How to test lightning arrester?
Diagnosing High Voltage Surge Arresters Effectively
Surge arresters are essential for safeguarding electrical devices and equipment in high-voltage substations. Like any other device, they require regular diagnostics to ensure they function properly. The most straightforward method of inspection is visual: ensuring there is no visible external mechanical damage.
However, internal damage can occur without any visible external signs, compromising the arrester's ability to protect against surges. To address this, Doble Engineering has developed monitors that detect leakage currents in surge arresters. In collaboration with Fluke Europe, they used Fluke’s handheld thermal imaging cameras to create a reliable diagnostic solution.
Testing High-Voltage Surge Arresters
The IEC60099-5 international standard outlines various methods to diagnose high-voltage surge arresters.

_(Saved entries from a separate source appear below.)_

== v15 ==
==> flow/design.v <==
module fixed_point_alu (
    input clk,
    input rst,
    input [1:0] op,           
    input signed [15:0] a,    
    input signed [15:0] b,    
    output reg signed [23:0] out,   
    output reg overflow       
);
    localparam Q8_MAX_POS = 16'sh7FFF;    
    localparam Q8_MAX_NEG = 16'sh8000;    
    localparam Q16_MAX_POS = 24'sh7FFFFF;  
    localparam Q16_MAX_NEG = 24'sh800000;  
    reg signed [31:0] mul_result;   
    reg signed [23:0] add_sub_result;
    always @(posedge clk or posedge rst) begin
        if (rst) begin
            out <= 0;
            overflow <= 0;
        end else begin
            case (op)
                2'b00: begin
                    add_sub_result = a + b;
                    if ((a > 0 && b > 0 && add_sub_result < 0) || 
                        (a < 0 && b < 0 && add_sub_result > 0)) begin
                        overflow <= 1;
                        out <= (a[15] == 1) ? Q16_MAX_NEG : Q16_MAX_POS;
                    end else begin
                        overflow <= 0;
                        out <= { {8{add_sub_result[15]}}, add_sub_result };  
                    end
                end
                2'b01: begin
                    add_sub_result = a - b;
                    if ((a > 0 && b < 0 && add_sub_result < 0) || 
                        (a < 0 && b > 0 && add_sub_result > 0)) begin
                        overflow <= 1;
                        out <= (a[15] == 1) ? Q16_MAX_NEG : Q16_MAX_POS;
                    end else begin
                        overflow <= 0;
                        out <= { {8{add_sub_result[15]}}, add_sub_result };  
                    end
                end
               2'b10: begin
    mul_result = a * b;   
    if ($signed(mul_result[31:8]) > $signed(Q16_MAX_POS)) begin
        overflow <= 1;
        out <= Q16_MAX_POS;
    end else if ($signed(mul_result[31:8]) < $signed(Q16_MAX_NEG)) begin
        overflow <= 1;
        out <= Q16_MAX_NEG;
    end else begin
        overflow <= 0;
        out <= mul_result[31:8];   
    end
end
                2'b11: begin
                    if (b == 0) begin   
                        overflow <= 1;
                        out <= (a[15] == 1) ? Q16_MAX_NEG : Q16_MAX_POS;
                    end else begin
                        out <= (a << 8) / b;
                        overflow <= 0;
                    end
                end
                default: begin
                    out <= 0;
                    overflow <= 0;
                end
            endcase
        end
    end
endmodule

Using this standard, we developed the LCM500 Leakage Current Monitor to perform non-invasive diagnostics on varistor-type surge arresters during their operation.
This instrument measures the quality of the metal oxide blocks, helping manage the risk of failure. Specifically, it employs IEC60099-5 method B2, analyzing the leakage current's 3rd harmonic with harmonic compensation in the grid voltage. According to the international standard, this is the most reliable method to diagnose high-voltage surge arresters during operation.
Confirming Results with Thermal Imaging
We tested the LCM500 at a 110kV/6kV overhead power line substation equipped with valve-type surge arresters. The L2 phase leakage current was significantly higher than the other two phases, indicating potential damage to the L2 phase arrester.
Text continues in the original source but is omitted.